People who have gone to a specific type of school tend to hire the same. That is why in some industries and companies you will find concentrations of similar people. I once worked for a firm that only hired from three colleges ( think top three Ivies, one a math type, another for business and the third an obvious one). I thought it would be great. It wasn’t. At all. People thought too much alike and reinforced their own biases. It turned out to be a nightmare and in a competitive industry was tough. Likewise, some people think anyone who went to some Ivy is stuck up or from a wealthy family, etc, etc.
I certainly wouldn’t hinge hiring on a particular school. Wise people know that there are mathematicians who write well and English majors who love Physics. To pigeonhole someone based on their education is silly. Get to know the person and ask the right questions. You will understand if they have the appropriate skills for said job. Very few people are unidimensional.
@ucbalumnus: “Someone who did not do well enough in high school to get into a target school faces a much steeper climb to get to the interview at such employers.”
Again, that depends on how you define “much steeper”. A student at a non-target has to network. But they have to have those skills and drive to do well in IB as well.
Ross, Haas, and McIntire admit in to 2nd/3rd year, but they take CC applicants as well.
Columbia’s 3-2 engineering program has partnerships with a ton of LACs.
Columbia GS takes in adult learners.
And life doesn’t end after undergrad. Both IB and MC hire from MBA programs as well as other master’s programs. MC also take in PhD’s of all stripes.
And once you’re in an industry, it’s performance-based.

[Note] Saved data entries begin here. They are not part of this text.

<file path="src/core/meds_pkg.sv">
// package: register map, status bit layout and carrier types for the drive status block
package meds_pkg;

    // register indexes, byte address is four times the index
    localparam logic [7:0] MEDS_IDX_EMERG_ACCEL = 8'h20;
    localparam logic [7:0] MEDS_IDX_INPOS_WIN   = 8'h21;
    localparam logic [7:0] MEDS_IDX_INPOS_CNT   = 8'h22;
    localparam logic [7:0] MEDS_IDX_ERR_STAT    = 8'h23;
    // own registers: limits, mask, mode control, live events
    localparam logic [7:0] MEDS_IDX_WIND_LIM    = 8'h40;
    localparam logic [7:0] MEDS_IDX_FLW_MAX     = 8'h41;
    localparam logic [7:0] MEDS_IDX_FNC_MAX     = 8'h42;
    localparam logic [7:0] MEDS_IDX_SUP_LIM     = 8'h43;
    localparam logic [7:0] MEDS_IDX_IRQ_MASK    = 8'h44;
    localparam logic [7:0] MEDS_IDX_CTRL        = 8'h45;
    localparam logic [7:0] MEDS_IDX_LIVE        = 8'h46;

    // status bit positions
    localparam int MEDS_B_WIND  = 0;
    localparam int MEDS_B_FLW   = 1;
    localparam int MEDS_B_FNC   = 2;
    localparam int MEDS_B_SUP   = 3;
    localparam int MEDS_B_INPOS = 4;
    localparam int MEDS_B_ACC   = 5;
    localparam int MEDS_B_DEC   = 6;
    localparam int MEDS_B_PLIM  = 7;
    localparam int MEDS_B_FRAME = 8;
    localparam int MEDS_NBITS   = 9;

    // reset values
    localparam logic [31:0] MEDS_RST_LIMIT = 32'hFFFF_FFFF;
    localparam logic [31:0] MEDS_RST_ZERO  = 32'h0000_0000;
    localparam logic [31:0] MEDS_RST_CNT   = 32'h0000_0001;

    // stop phase length before passive, in control cycles
    localparam logic [7:0]  MEDS_STOP_CYCLES = 8'h10;

    // measured values from the control loop, one sample per control cycle
    typedef struct packed {
        logic [31:0] wind_accum;
        logic [31:0] follow_err;
        logic [31:0] func_err;
        logic [31:0] supply_accum;
        logic [31:0] pos_dev;
        logic [31:0] vel_dev;
        logic        vel_up;
        logic        vel_down;
        logic        pos_limit_hit;
        logic        frame_err;
    } meds_meas_type;

    // drive mode state machine, gray coded along run-stop-passive
    typedef enum logic [1:0] {
        MEDS_RUN     = 2'b00,
        MEDS_STOP    = 2'b01,
        MEDS_PASSIVE = 2'b11
    } meds_mode_type;

endpackage

</file>
<file path="src/core/meds_cmp.sv">
// limit comparator bank: one flag per measured value against its limit
`timescale 1ns/1ps
module meds_cmp #(
    parameter int W = 32
) (
    // values and limits
    input  wire logic [W-1:0] wind_accum,
    input  wire logic [W-1:0] wind_lim,
    input  wire logic [W-1:0] flw_val,
    input  wire logic [W-1:0] flw_max,
    input  wire logic [W-1:0] fnc_val,
    input  wire logic [W-1:0] fnc_max,
    input  wire logic [W-1:0] sup_accum,
    input  wire logic [W-1:0] sup_lim,
    // comparison results
    output logic              wind_over,
    output logic              flw_over,
    output logic              fnc_over,
    output logic              sup_over
);
    always_comb begin
        wind_over = wind_accum > wind_lim;
        flw_over  = (flw_max != '0) && (flw_val > flw_max);
        fnc_over  = fnc_val > fnc_max;
        sup_over  = sup_accum > sup_lim;
    end
endmodule

</file>
<file path="src/core/meds_top.sv">
// drive error and status word with avalon-mm register slave
//
// Chosen here: the Avalon-MM register port.
`timescale 1ns/1ps
module meds_top
    import meds_pkg::*;
#(
    parameter int CYCLE_DIV = 100
) (
    // clock and reset
    input  wire logic              mclk,
    input  wire logic              rst_b,
    // avalon-mm slave
    input  wire logic [9:0]        avs_address,
    input  wire logic              avs_read,
    input  wire logic              avs_write,
    input  wire logic [31:0]       avs_writedata,
    input  wire logic [3:0]        avs_byteenable,
    output logic [31:0]            avs_readdata,
    output logic                   avs_waitrequest,
    // control loop samples
    input  wire meds_pkg::meds_meas_type meas,
    // drive state and interrupt
    output meds_pkg::meds_mode_type mode_out,
    output logic [31:0]            emergency_accel,
    output logic                   irq
);
    import meds_pkg::*;

    // reset release through two flops
    // assertion is immediate, release comes two edges late, so no flop leaves
    // reset on an edge that lies close to the release of the pin
    logic rst_s1_q, rst_s2_q;
    always_ff @(posedge mclk or negedge rst_b) begin
        if (!rst_b) begin
            rst_s1_q <= 1'b0;
            rst_s2_q <= 1'b0;
        end else begin
            rst_s1_q <= 1'b1;
            rst_s2_q <= rst_s1_q;
        end
    end
    wire logic rst_n = rst_s2_q;

    // byte-lane merge, used for every writable register except the control register
    // lanes with a low enable keep their old byte
    function automatic logic [31:0] merge(input logic [31:0] old, input logic [31:0] nw,
                                          input logic [3:0] be);
        logic [31:0] r;
        r = old;
        for (int i = 0; i < 4; i++) begin
            if (be[i]) r[i*8 +: 8] = nw[i*8 +: 8];
        end
        return r;
    endfunction

    // control cycle divider: one-cycle tick
    // the tick is the only time base of the status logic: every limit compare and
    // every hit count moves on it, so all status bits share one sampling instant
    logic [15:0] div_q, div_d;
    logic        tick;
    always_comb begin
        tick  = (div_q == 16'(CYCLE_DIV - 1));
        div_d = tick ? 16'h0000 : div_q + 16'h0001;
    end
    always_ff @(posedge mclk or negedge rst_n) begin
        if (!rst_n) div_q <= 16'h0000;
        else        div_q <= div_d;
    end

    // software registers
    // limits reset to all ones, following max to zero which disables it, so that nothing fires before software sets them
    logic [31:0] accel_q, win_q, cnt_q, wlim_q, fmax_q, nmax_q, slim_q;
    logic [31:0] accel_d, win_d, cnt_d, wlim_d, fmax_d, nmax_d, slim_d;
    logic [MEDS_NBITS-1:0] mask_q, mask_d, stat_q, stat_d;
    logic        velmode_q, velmode_d;  // 1 = velocity mode
    logic        restart_d;             // write of ctrl bit 1 leaves passive

    // bus access: one wait state on every request, the answer follows in the next cycle
    // read data is captured at the end of the wait cycle, so it already stands
    // while waitrequest is low; a later capture would hand the master stale data
    logic [7:0]  idx;
    logic        acc_q, acc_d;  // high in the answer cycle
    logic        wr_go, rd_go;  // write lands, read clears, at the answer edge
    logic        rd_first;      // wait cycle of a read: read data captured here
    logic [31:0] rdata_q, rdata_d;
    assign idx      = avs_address[9:2];
    assign wr_go    = avs_write & acc_q;
    assign rd_go    = avs_read & acc_q;
    assign rd_first = avs_read & ~acc_q;
    assign avs_waitrequest = (avs_read | avs_write) & ~acc_q;
    assign avs_readdata    = rdata_q;

    // comparator results
    logic wind_over, flw_over, fnc_over, sup_over;
    meds_cmp #(.W(32)) u_cmp (
        .wind_accum (meas.wind_accum),
        .wind_lim   (wlim_q),
        .flw_val    (meas.follow_err),
        .flw_max    (fmax_q),
        .fnc_val    (meas.func_err),
        .fnc_max    (nmax_q),
        .sup_accum  (meas.supply_accum),
        .sup_lim    (slim_q),
        .wind_over  (wind_over),
        .flw_over   (flw_over),
        .fnc_over   (fnc_over),
        .sup_over   (sup_over)
    );

    // in-position / at-velocity hit counter
    logic [31:0] hits_q, hits_d;
    logic        in_win;
    logic        pos_ok;

    // drive mode machine
    meds_mode_type mode_q, mode_d;
    logic [7:0]    stop_q, stop_d;

    // live events this control cycle
    logic [MEDS_NBITS-1:0] ev;

    // register write and status next-state
    always_comb begin
        accel_d   = accel_q;
        win_d     = win_q;
        cnt_d     = cnt_q;
        wlim_d    = wlim_q;
        fmax_d    = fmax_q;
        nmax_d    = nmax_q;
        slim_d    = slim_q;
        mask_d    = mask_q;
        velmode_d = velmode_q;
        restart_d = 1'b0;
        acc_d     = (avs_read | avs_write) & ~acc_q;
        rdata_d   = rdata_q;
        // writes; the control register acts on lane 0 only
        // other lanes of a control write are ignored
        if (wr_go) begin
            if (idx == MEDS_IDX_EMERG_ACCEL) begin
                accel_d = merge(accel_q, avs_writedata, avs_byteenable);
            end else if (idx == MEDS_IDX_INPOS_WIN) begin
                win_d = merge(win_q, avs_writedata, avs_byteenable);
            end else if (idx == MEDS_IDX_INPOS_CNT) begin
                cnt_d = merge(cnt_q, avs_writedata, avs_byteenable);
            end else if (idx == MEDS_IDX_WIND_LIM) begin
                wlim_d = merge(wlim_q, avs_writedata, avs_byteenable);
            end else if (idx == MEDS_IDX_FLW_MAX) begin
                fmax_d = merge(fmax_q, avs_writedata, avs_byteenable);
            end else if (idx == MEDS_IDX_FNC_MAX) begin
                nmax_d = merge(nmax_q, avs_writedata, avs_byteenable);
            end else if (idx == MEDS_IDX_SUP_LIM) begin
                slim_d = merge(slim_q, avs_writedata, avs_byteenable);
            end else if (idx == MEDS_IDX_IRQ_MASK) begin
                mask_d = MEDS_NBITS'(merge({23'h0, mask_q}, avs_writedata, avs_byteenable));
            end else if (idx == MEDS_IDX_CTRL && avs_byteenable[0]) begin
                velmode_d = avs_writedata[0];
                restart_d = avs_writedata[1];
            end
        end
        // reads, captured in the wait cycle; unmapped reads as zero
        // the status word is taken with this cycle's tick merged in, so an event
        // landing between capture and clear is never lost
        if (rd_first) begin
            if (idx == MEDS_IDX_EMERG_ACCEL)    rdata_d = accel_q;
            else if (idx == MEDS_IDX_INPOS_WIN) rdata_d = win_q;
            else if (idx == MEDS_IDX_INPOS_CNT) rdata_d = cnt_q;
            else if (idx == MEDS_IDX_ERR_STAT)  rdata_d = {23'h0, stat_d};
            else if (idx == MEDS_IDX_WIND_LIM)  rdata_d = wlim_q;
            else if (idx == MEDS_IDX_FLW_MAX)   rdata_d = fmax_q;
            else if (idx == MEDS_IDX_FNC_MAX)   rdata_d = nmax_q;
            else if (idx == MEDS_IDX_SUP_LIM)   rdata_d = slim_q;
            else if (idx == MEDS_IDX_IRQ_MASK)  rdata_d = {23'h0, mask_q};
            else if (idx == MEDS_IDX_CTRL)      rdata_d = {28'h0, mode_q, 1'b0, velmode_q};
            else if (idx == MEDS_IDX_LIVE)      rdata_d = {23'h0, ev};
            else                                rdata_d = 32'h0000_0000;
        end
    end

    // in-window test: deviation magnitude against the window
    // the hit counter saturates instead of wrapping, so a long stay in the
    // window never drops the in-position bit again
    always_comb begin
        in_win = velmode_q ? (meas.vel_dev <= win_q)
                           : (meas.pos_dev <= win_q);
        hits_d = hits_q;
        if (tick) begin
            if (!in_win)              hits_d = 32'h0000_0000;
            else if (hits_q != '1)    hits_d = hits_q + 32'h0000_0001;
        end
        pos_ok = (hits_q >= cnt_q);
    end

    // events, sampled once per control cycle
    always_comb begin
        ev               = '0;
        ev[MEDS_B_WIND]  = wind_over;
        ev[MEDS_B_FLW]   = flw_over;
        ev[MEDS_B_FNC]   = fnc_over;
        ev[MEDS_B_SUP]   = sup_over;
        ev[MEDS_B_INPOS] = pos_ok;
        ev[MEDS_B_ACC]   = meas.vel_up;
        ev[MEDS_B_DEC]   = meas.vel_down;
        ev[MEDS_B_PLIM]  = meas.pos_limit_hit;
        ev[MEDS_B_FRAME] = meas.frame_err;
    end

    // sticky status: read clears, but a same-cycle set wins
    // bits 5 and 6 are not sticky: a read may clear them and the next tick
    // restores them, so they lag the velocity trend by at most one tick
    always_comb begin
        stat_d = stat_q;
        if (rd_go && idx == MEDS_IDX_ERR_STAT) stat_d = '0;
        if (tick) begin
            stat_d = stat_d | ev;
            // motion flags are levels, they follow the velocity trend
            stat_d[MEDS_B_ACC] = meas.vel_up;
            stat_d[MEDS_B_DEC] = meas.vel_down;
        end
    end

    // mode machine: limit hit forces stop, then passive on its own
    // the stop phase counts ticks, not clocks, so its length scales with the divider
    // a new limit hit during stop or passive does not restart the stop phase
    always_comb begin
        mode_d = mode_q;
        stop_d = stop_q;
        case (mode_q)
            MEDS_RUN: begin
                if (tick && meas.pos_limit_hit) begin
                    mode_d = MEDS_STOP;
                    stop_d = MEDS_STOP_CYCLES;
                end
            end
            MEDS_STOP: begin
                if (tick) begin
                    if (stop_q <= 8'h01) mode_d = MEDS_PASSIVE;
                    else                 stop_d = stop_q - 8'h01;
                end
            end
            MEDS_PASSIVE: begin
                // only software brings the drive back
                if (restart_d) mode_d = MEDS_RUN;
            end
            default: mode_d = MEDS_PASSIVE;
        endcase
    end

    // register all state
    always_ff @(posedge mclk or negedge rst_n) begin
        if (!rst_n) begin
            accel_q   <= MEDS_RST_ZERO;
            win_q     <= MEDS_RST_ZERO;
            cnt_q     <= MEDS_RST_CNT;
            wlim_q    <= MEDS_RST_LIMIT;
            fmax_q    <= MEDS_RST_ZERO;
            nmax_q    <= MEDS_RST_LIMIT;
            slim_q    <= MEDS_RST_LIMIT;
            mask_q    <= '0;
            velmode_q <= 1'b0;
            acc_q     <= 1'b0;
            rdata_q   <= MEDS_RST_ZERO;
            hits_q    <= MEDS_RST_ZERO;
            stat_q    <= '0;
            mode_q    <= MEDS_RUN;
            stop_q    <= 8'h00;
        end else begin
            accel_q   <= accel_d;
            win_q     <= win_d;
            cnt_q     <= cnt_d;
            wlim_q    <= wlim_d;
            fmax_q    <= fmax_d;
            nmax_q    <= nmax_d;
            slim_q    <= slim_d;
            mask_q    <= mask_d;
            velmode_q <= velmode_d;
            acc_q     <= acc_d;
            rdata_q   <= rdata_d;
            hits_q    <= hits_d;
            stat_q    <= stat_d;
            mode_q    <= mode_d;
            stop_q    <= stop_d;
        end
    end

    // outputs
    // irq comes from registers only, it falls just after the clearing read's answer edge
    assign irq             = |(stat_q & mask_q);
    assign mode_out        = mode_q;
    assign emergency_accel = accel_q;

endmodule

</file>
<file path="config.mk">
export PLATFORM = sky130hd
export DESIGN_NAME = meds_top
export DESIGN_NICKNAME = d
export VERILOG_FILES = /design/src/core/meds_pkg.sv /design/src/core/meds_cmp.sv /design/src/core/meds_top.sv
export SDC_FILE = /design/constraint.sdc
export NUM_CORES = 1
export LEC_CHECK = 0
export BUFFER_PORTS_ARGS = -buffer_cell sky130_fd_sc_hd__buf_2
export CAP_MARGIN = 25
export CORE_ASPECT_RATIO = 1.5
export CORE_MARGIN = 2
export CORE_UTILIZATION = 60
export CTS_CLUSTER_DIAMETER = 100
export DETAILED_ROUTE_END_ITERATION = 6
export MAX_ROUTING_LAYER = met4
export PLACE_DENSITY = 0.85
export SETUP_SLACK_MARGIN = 0.02
export SYNTH_ARGS = -nofsm -noshare
export SYNTH_HDL_FRONTEND = slang
export SYNTH_SLANG_ARGS = --single-unit
</file>
<file path="constraint.sdc">
create_clock -name mclk -period 17.7 [get_ports mclk]
set_input_delay 1.77 -clock mclk [delete_from_list [all_inputs] [get_ports mclk]]
set_output_delay 1.77 -clock mclk [all_outputs]
set_load 0.05 [all_outputs]
</file>
### Word level (Yosys, flattened, before mapping)

Index checks and enable logic that the tools add are counted.

* logic and storage cells: 166
* input bits: 246
* register bits: 336
* output and inout bits: 68

* equality and inequality tests: 21
* $add $sub $neg: 3
* $lt $le $gt $ge: 8
* bitwise operators: 16
* multiplexer cells: 36
* reduce and logical (&&, ||, !) cells: 42

Operators with widths (count)
* two-way mux 32 bit: 10
* greater-than comparator 32 bit: 4
* less-or-equal comparator 32 bit: 2
* equality test 8 x 7 -> 1 bit (second input constant): 7
* two-way mux 9 bit: 5
* AND reduction 9 bit: 4
* adder 32 x 1 -> 32 bit (second input constant): 1
* equality test 8 x 6 -> 1 bit (second input constant): 4
* >= comparator 32 bit: 1
* inequality test 32 bit (second input constant): 1
* AND reduction 8 bit: 4
* nonzero test 32 bit: 1
* AND reduction 10 bit: 3
* AND reduction 7 bit: 4
* two-way mux 8 bit: 3
* AND reduction 4 bit: 6
* AND reduction 6 bit: 4
* AND reduction 5 bit: 4
* adder 16 x 1 -> 16 bit (second input constant): 1
* equality test 16 x 7 -> 1 bit (second input constant): 1
* two-way mux 16 bit: 1
* case mux 8 bit (2 select lines): 1
* AND reduction 3 bit: 4
* two-way mux 1 bit: 11
* 18 further kinds: 39

### Depth between registers and ports, before layout

Gate-level depths: netlist of the first run.

* depth in word-level cells: 14
* depth in mapped cells: 10
* gate-level depth less buffers: 9

### Hierarchy

Synthesis of the first run repeated with hierarchy kept, for this count alone.

* cells, all modules: 1977
* area, all modules: 21020.2 um^2

By module, submodules not included
* meds_top: area each 17713.2 um^2, instances 1, seq. area each 8529.4 um^2, cells an instance 1517
* meds_cmp: area each 3306.9 um^2, instances 1, seq. area each 0.0 um^2, cells an instance 460

### Worst setup path before layout of the first run

No wires, ideal clock.

* path kind: input to output
* from: input port avs_write
* to: output port avs_waitrequest
* data required time: 15930 ps
* setup slack: 13227 ps
* data arrival time: 2703 ps
* stages: 3
* buffers on the path: 1
* path through: clkbuf_1 -> nor2_1 -> nor2_1

* word-level cells in the longest chain between the ends: 2

Ends and longest elaborated chain
* start: declaration: RTL line meds_top.sv:16 `input wire logic avs_write,`
* bitwise OR 1 bit: RTL line meds_top.sv:91 `assign avs_waitrequest = (avs_read | avs_write) & ~acc_q;`
* AND 1 bit: RTL line meds_top.sv:91
* end: declaration: RTL line meds_top.sv:20 `output logic avs_waitrequest,`

Every way passes these cells.

### Worst setup path after layout of the first run

* from: input port avs_address[2]
* to: register fmax_q[24]

* word-level cells in the longest chain between the ends: 3
* elaborated cells between the ends (all ways): 10
* classes of those cells: eq/ne: 5; bitwise: 4; reduce/logical: 1

Ends and longest elaborated chain
* start: declaration: RTL line meds_top.sv:14 `input wire logic [9:0] avs_address,`
* equality test 8 x 7 -> 1 bit, or another cell as far along: RTL line meds_top.sv:146 `end else if (idx == MEDS_IDX_WIND_LIM) begin`
* NOT 1 bit (no line)
* AND reduction 7 bit (no line) (*)
* end signal: assignment: RTL line meds_top.sv:272 `fmax_q <= fmax_d;`
* end: declaration: RTL line meds_top.sv:73 `logic [31:0] accel_q, win_q, cnt_q, wlim_q, fmax_q, nmax_q, slim_q;`

Every way passes the cells marked *; elsewhere a longest branch is shown, timed or not.
A chain may end at the register's enable or synchronous reset.

==> results of run 1 <==
==> area by class of cell <==
type | count | area, sq um | share of cell area [%]
multi-input cells | 1522 | 11500 | 47.2
flip-flops and latches | 336 | 8530 | 35.0
repair buffers | 326 | 1730 | 7.11
clock inverters | 14 | 151 | 0.622
well taps | 473 | 592 | 2.43
clock buffers | 47 | 1050 | 4.33
diodes | 7 | 17.5 | 0.0719
inverters | 211 | 792 | 3.25
==> layout by cell type (no fill, tap or decap), types with 24 or more instances in the layout <==
master     instances
nand2b_1          34
mux4_2            24
nor2_1           119
xor2_1            33
a221oi_1          29
a21o_1            40
a21oi_1          109
dfstp_2           97
buf_2            310
o31ai_1           28
nand4_1           64
nand2_1          214
nand3_1           48
inv_1            211
ha_1             232
dfrtp_1          238
clkbuf_16         38
o21ai_0          143
mux2_2           144
==> report_power, final <==
group          leakage, nW  internal (mW)  switching, mW  total (mW)
Sequential            4.12          0.791         0.0221       0.813
Clock                0.593          0.462          0.318       0.780
Combinational         7.04         0.0847          0.136       0.221
Total                 11.8           1.34          0.476        1.81
==> stage by stage <==
| step | setup WS [ns] | instances |
|---|---|---|
| global placement | 12.93 | 2865 |
| detailed placement | 12.82 | 2865 |
| global route | 13.02 | 2936 |
| finish | 13.15 | 2936 |
| floorplan | 7.81 | 2134 |
| CTS | 13.34 | 2926 |
==> layer usage <==
metal,up-vias,track usage (%),part of all wire [%],routed length [um]
li1,8277,-,-,-
met2,982,59.3,48,32000
met1,9000,44.2,37,24500
met5,-,-,0,0
met4,0,23.7,7.3,4840
met3,261,5.19,7.6,5030
==> worst max-delay path: stages <==
cell	delay, ns
buf_2	0.24
buf_4	0.71
nor2b_1	0.77
nand2_1	0.32
nor2_1	0.80
nand2_1	0.18
o21ai_0	0.12
==> logic make-up after synthesis <==
group	Yosys count	share of synthesized area [%]
and+or+nand+nor	596	13.7
AOI/OAI and AO/OA	468	14.2
DFF	336	40.4
xor gates and xnor gates	50	2.07
buffers and inverters	276	5.32
adders and majority gates	232	13.7
muxes	175	10.6
other	1	0.0177
==> registers in the layout (all words and copies together), names as in the netlist <==
register,flops
velmode_q,1
stat_q,9
win_q,32
wlim_q,32
avs_readdata,32
fmax_q,32
slim_q,32
mask_q,9
rst_s1_q,1
cnt_q,32
stop_q,8
nmax_q,32
rst_n,1
hits_q,32
mode_out,2
emergency_accel,32
div_q,16
acc_q,1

I’m trying to think of an example where someone is held back by how they did in HS (assuming that they are stellar after HS) and I can’t.
If you are in the industry, you probably never know the faces behind the applications/resumes that were rejected due to not having the right pedigree (target college).
@ucbalumnus, erm, if I am in the industry and have looked at resumes of candidates, I would like to think I know more about how the industry hires than someone who isn’t in the industry and relies on research done by a prof who also is completely clueless about the industries she wrote about.